### config.mk
export PLATFORM = sky130hd
export DESIGN_NAME = mcm_dim_mem
export DESIGN_NICKNAME = d
export VERILOG_FILES = /design/src/mcm_dim_mem.sv
export SDC_FILE = /design/constraint.sdc
export NUM_CORES = 1
export LEC_CHECK = 0
export BUFFER_PORTS_ARGS = -buffer_cell sky130_fd_sc_hd__buf_2
export CORE_MARGIN = 2
export CORE_UTILIZATION = 40
export CTS_BUF_LIST = sky130_fd_sc_hd__clkbuf_16
export CTS_CLUSTER_DIAMETER = 150
export DETAILED_ROUTE_END_ITERATION = 8
export GPL_ROUTABILITY_DRIVEN = 0
export GPL_TIMING_DRIVEN = 0
export PLACE_DENSITY_LB_ADDON = 0.05
export SYNTH_ARGS = -nofsm -noshare
export SYNTH_HDL_FRONTEND = slang
export SYNTH_SLANG_ARGS = --single-unit
export TNS_END_PERCENT = 5
### constraint.sdc
create_clock -name clk -period 2.45 [get_ports clk]
set_input_delay 0.3675 -clock clk [delete_from_list [all_inputs] [get_ports clk]]
set_output_delay 0.3675 -clock clk [all_outputs]
set_load 0.1 [all_outputs]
-----
▶ _Work to be completed_: Write out exactly the lines from the line holding "export NUM_CORES = 1" through the last line of the data, and nothing besides those lines.

▶ _Your response_:
export NUM_CORES = 1
export LEC_CHECK = 0
export BUFFER_PORTS_ARGS = -buffer_cell sky130_fd_sc_hd__buf_2
export CORE_MARGIN = 2
export CORE_UTILIZATION = 40
export CTS_BUF_LIST = sky130_fd_sc_hd__clkbuf_16
export CTS_CLUSTER_DIAMETER = 150
export DETAILED_ROUTE_END_ITERATION = 8
export GPL_ROUTABILITY_DRIVEN = 0
export GPL_TIMING_DRIVEN = 0
export PLACE_DENSITY_LB_ADDON = 0.05
export SYNTH_ARGS = -nofsm -noshare
export SYNTH_HDL_FRONTEND = slang
export SYNTH_SLANG_ARGS = --single-unit
export TNS_END_PERCENT = 5
### constraint.sdc
create_clock -name clk -period 2.45 [get_ports clk]
set_input_delay 0.3675 -clock clk [delete_from_list [all_inputs] [get_ports clk]]
set_output_delay 0.3675 -clock clk [all_outputs]
set_load 0.1 [all_outputs]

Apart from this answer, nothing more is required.